Canada vows to resolve issue on toxic waste shipment
MANILA, Philippines – The Canadian Embassy said that it will resolve the importation of 50 container vans filled with toxic waste into the Philippines that came from Canada and intercepted by the Bureau of Customs (BOC) last February.
“We are trying to determine what has transpired and why we ran into this problem but we will resolve it; it is our intention to resolve it,” Canadian Ambassador to the Philippine Neil Reeder said in an interview with reporters Tuesday.
“We are responsible stewards of the environment in Canada and we expect our companies and the importing companies to be socially responsible. We will try to resolve this as best we can because we have a very strong relationship [with the Philippines and] we don’t want that to be affected by issues like this,” he said.
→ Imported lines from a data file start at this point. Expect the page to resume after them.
## src/common/memBusPkg.sv

```systemverilog
`default_nettype none

package memBusPkg;

    // Byte address as seen by the core. The controller keeps only the low
    // bits that reach the RAM.
    typedef logic [31:0] addrT;

    // One data word, little-endian in memory.
    typedef logic [31:0] dataT;

    // Access length in bytes. Only 1, 2 and 4 are used.
    typedef logic [2:0] lenT;

    // Hold-off vector from the controller. Bit 0 belongs to the fetch port
    // and bit 1 to the data port.
    typedef logic [1:0] waitT;

    // Which port the controller is serving.
    typedef enum logic {
        portFetch,
        portData
    } portIdxT;

    // Fetches always move a whole word.
    localparam lenT wordLen = 3'd4;

endpackage

`default_nettype wire

```

## src/memctrl/memController.sv

```systemverilog
`timescale 1ns/1ps
`default_nettype none

module memController #(
    parameter int ramAddrBits = 12
) (
    input  logic                   clk,
    input  logic                   rst,
    input  logic                   rdy,
    input  logic                   fReqEn,
    input  memBusPkg::addrT        fReqAddr,
    input  logic                   dReqEn,
    input  logic                   dReqWrite,
    input  memBusPkg::addrT        dReqAddr,
    input  memBusPkg::dataT        dReqData,
    input  memBusPkg::lenT         dReqLen,
    input  logic [7:0]             ramRdata,
    output memBusPkg::waitT        memWait,
    output logic                   fMemDone,
    output logic                   dMemDone,
    output memBusPkg::dataT        memData,
    output logic                   ramEn,
    output logic                   ramWe,
    output logic [ramAddrBits-1:0] ramAddr,
    output logic [7:0]             ramWdata
);
    import memBusPkg::*;

    typedef enum logic [1:0] {
        idle,
        transfer,
        finish
    } stateT;

    stateT                  state;
    portIdxT                grant;
    logic [ramAddrBits-1:0] baseAddr;
    lenT                    curLen;
    lenT                    byteCnt;
    logic                   isWrite;
    dataT                   shiftData;
    dataT                   word;
    dataT                   assembled;
    logic                   pendRead;
    logic [1:0]             pendIdx;
    logic                   accept;
    logic                   lastByte;

    // The data port has priority over the fetch port.
    assign accept   = (state == idle) && (dReqEn || fReqEn);
    assign lastByte = (byteCnt == lenT'(curLen - 3'd1));

    // The RAM is only touched on live cycles, so a stall leaves its read
    // register holding the byte that is still pending.
    assign ramEn    = (state == transfer) && rdy;
    assign ramWe    = ramEn && isWrite;
    assign ramAddr  = baseAddr + ramAddrBits'(byteCnt);
    assign ramWdata = shiftData[7:0];

    // A read issued last cycle lands in its byte lane of the word.
    always_comb begin
        assembled = word;
        if (pendRead) begin
            assembled[{pendIdx, 3'b000} +: 8] = ramRdata;
        end
    end

    always_ff @(posedge clk) begin
        if (rst) begin
            state    <= idle;
            memWait  <= '0;
            fMemDone <= 1'b0;
            dMemDone <= 1'b0;
            pendRead <= 1'b0;
            byteCnt  <= '0;
        end else if (rdy) begin
            fMemDone <= 1'b0;
            dMemDone <= 1'b0;
            pendRead <= 1'b0;
            case (state)
                idle: begin
                    if (accept) begin
                        state   <= transfer;
                        byteCnt <= '0;
                        memWait <= dReqEn ? waitT'(2'b10) : waitT'(2'b01);
                    end
                end
                transfer: begin
                    pendRead <= !isWrite;
                    byteCnt  <= byteCnt + 3'd1;
                    if (lastByte) begin
                        state <= finish;
                    end
                end
                finish: begin
                    fMemDone <= (grant == portFetch);
                    dMemDone <= (grant == portData);
                    memWait  <= '0;
                    state    <= idle;
                end
                default: state <= idle;
            endcase
        end
    end

    always_ff @(posedge clk) begin
        if (rdy) begin
            if (accept) begin
                word <= '0;
                if (dReqEn) begin
                    grant     <= portData;
                    baseAddr  <= dReqAddr[ramAddrBits-1:0];
                    curLen    <= dReqLen;
                    isWrite   <= dReqWrite;
                    shiftData <= dReqData;
                end else begin
                    grant     <= portFetch;
                    baseAddr  <= fReqAddr[ramAddrBits-1:0];
                    curLen    <= wordLen;
                    isWrite   <= 1'b0;
                    shiftData <= '0;
                end
            end
            if (state == transfer) begin
                word      <= assembled;
                pendIdx   <= byteCnt[1:0];
                shiftData <= shiftData >> 8;
            end
            if (state == finish) begin
                memData <= assembled;
            end
        end
    end

endmodule

`default_nettype wire

```
==> src/hdl/register_file.sv <==
// Integer register file with x0 hardwired to zero and reads that are combinational
`timescale 1ns/1ps

module register_file (
  input  logic             clock,
  input  logic             reset,
  input  logic             write_enable,
  input  logic [4:0]       read_address1,
  input  logic [4:0]       read_address2,
  input  logic [4:0]       write_address,
  input  riscv_pkg::word_t write_data,
  output riscv_pkg::word_t read_data1,
  output riscv_pkg::word_t read_data2
);

  riscv_pkg::word_t registers [32];

  always_ff @(posedge clock) begin
    if (reset) begin
      registers <= '{default: '0};
    end else if (write_enable && (write_address != 5'd0)) begin
      registers[write_address] <= write_data;
    end
  end

  // Asynchronous read ports
  assign read_data1 = registers[read_address1];
  assign read_data2 = registers[read_address2];

  // A write aimed at x0 must leave it untouched
  assert property (@(posedge clock) disable iff (reset)
    (write_enable && (write_address == 5'd0)) |=> (registers[0] == '0))
    else $error("register_file: x0 = %h after write attempt", registers[0]);

endmodule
Last February, the BOC intercepted a shipment of 50 container vans with toxic waste that came from Canada and coming into the Port of Manila. The containers were mislabeled as recyclable plastics.
BOC cited violations of Republic 6969 or Toxic Substances And Hazardous and Nuclear Waste Control Act of 1990 as reason for intercepting the shipment.
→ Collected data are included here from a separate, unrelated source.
==> config.mk <==
export PLATFORM = sky130hd
export DESIGN_NAME = pdp8_datapath
export DESIGN_NICKNAME = d
export VERILOG_FILES = /design/src/rtl/pdp8_isa_pkg.sv /design/src/rtl/pdp8_ctrl_pkg.sv /design/src/rtl/pdp8_datapath.sv
export SDC_FILE = /design/constraint.sdc
export NUM_CORES = 1
export LEC_CHECK = 0
export BUFFER_PORTS_ARGS = -buffer_cell sky130_fd_sc_hd__buf_2
export CORE_AREA = 8 8 119 121
export CTS_CLUSTER_DIAMETER = 120
export DETAILED_ROUTE_END_ITERATION = 6
export DIE_AREA = 0 0 127 129
export PLACE_DENSITY = 0.84
export SYNTH_ARGS = -nofsm -noshare
export SYNTH_HDL_FRONTEND = slang
export SYNTH_SLANG_ARGS = --single-unit
export TNS_END_PERCENT = 10
==> constraint.sdc <==
create_clock -name clock -period 2.05 [get_ports clock]
set_input_delay 0.205 -clock clock [delete_from_list [all_inputs] [get_ports clock]]
set_output_delay 0.205 -clock clock [all_outputs]
set_load 0.02 [all_outputs]
==> src/rtl/pdp8_isa_pkg.sv <==
// PDP-8 instruction set types and field positions for a 4K word machine
// Only page zero, current page and one-level indirect addressing are decoded
package pdp8_isa_pkg;

  typedef logic [11:0] word_t;
  typedef logic [11:0] addr_t;
  typedef logic [6:0]  page_off_t;   // Word offset inside a 128-word page

  typedef enum logic [2:0] {
    OP_AND = 3'o0,
    OP_TAD = 3'o1,
    OP_ISZ = 3'o2,
    OP_DCA = 3'o3,
    OP_JMS = 3'o4,
    OP_JMP = 3'o5,
    OP_IOT = 3'o6,
    OP_OPR = 3'o7
  } opcode_t;

  // Group-2 operate with only the halt bit set
  localparam word_t HALT_WORD = 12'o7402;

  // Memory reference fields
  localparam int IND_BIT  = 8;
  localparam int PAGE_BIT = 7;

  // Group-1 operate microinstruction bits
  localparam int CLA_BIT = 7;
  localparam int CLL_BIT = 6;
  localparam int CMA_BIT = 5;
  localparam int CML_BIT = 4;
  localparam int IAC_BIT = 0;

endpackage

==> src/rtl/pdp8_ctrl_pkg.sv <==
// Controller states and the control words exchanged by the FSM, datapath and memory
// Each select enum keeps its no-change code at zero so an all-zero control word is idle
package pdp8_ctrl_pkg;

  typedef enum logic [5:0] {
    REG_INIT, CPU_IDLE, SR_CHG_1, SR_CHG_2,
    FETCH_1, FETCH_2, FETCH_3, DECODE,
    LD_PC_1, DEP_1, DEP_2,
    CAL_EA_1, EA_IND_1, EA_IND_2,
    AND_1, AND_2, AND_3,
    TAD_1, TAD_2, TAD_3,
    ISZ_1, ISZ_2, ISZ_3, ISZ_4, ISZ_5, ISZ_6,
    DCA_1, DCA_2, DCA_3,
    JMS_1, JMS_2, JMS_3,
    JMP_1, MIC_1, HALT
  } ctrl_state_t;

  typedef enum logic [2:0] {AC_NC, AC_CLEAR, AC_AND, AC_TAD, AC_MICRO} ac_sel_t;
  typedef enum logic       {LK_NC, LK_ZERO} lk_sel_t;
  typedef enum logic [2:0] {PC_NC, PC_SR, PC_P1, PC_P2, PC_JMP} pc_sel_t;
  typedef enum logic [2:0] {MB_NC, MB_ZERO, MB_RD, MB_INC, MB_WD} mb_sel_t;
  typedef enum logic [2:0] {EA_NC, EA_ZERO, EA_PG0, EA_CURPG, EA_IND} ea_sel_t;
  typedef enum logic [1:0] {AD_NC, AD_SR, AD_PC, AD_EA} ad_sel_t;
  typedef enum logic [2:0] {WD_NC, WD_SR, WD_MB, WD_AC, WD_PCP1} wd_sel_t;

  typedef struct packed {
    ac_sel_t ac_sel;
    lk_sel_t lk_sel;
    pc_sel_t pc_sel;
    mb_sel_t mb_sel;
    ea_sel_t ea_sel;
    ad_sel_t ad_sel;
    wd_sel_t wd_sel;
    logic    ir_load;    // IR takes MB
  } dp_ctrl_t;

  typedef struct packed {
    logic read_enable;
    logic write_enable;
  } mem_req_t;

  typedef enum logic [1:0] {DISP_PC, DISP_AC, DISP_MB} disp_sel_t;

  typedef struct packed {
    pdp8_isa_pkg::word_t ir;
    logic                mb_zero;
  } dp_status_t;

endpackage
Several environment protection groups protested the importation of the toxic waste and launched an online petition last March for Canada to take back the garbage.
Under the 1989 Basel Convention, which the Philippines signed in 1993 and Canada in 1992, “illegal traffic” of hazardous wastes is defined as transboundary movement of toxic waste without consent of state concerned or if consent was obtained by falsification, misrepresentation, or fraud.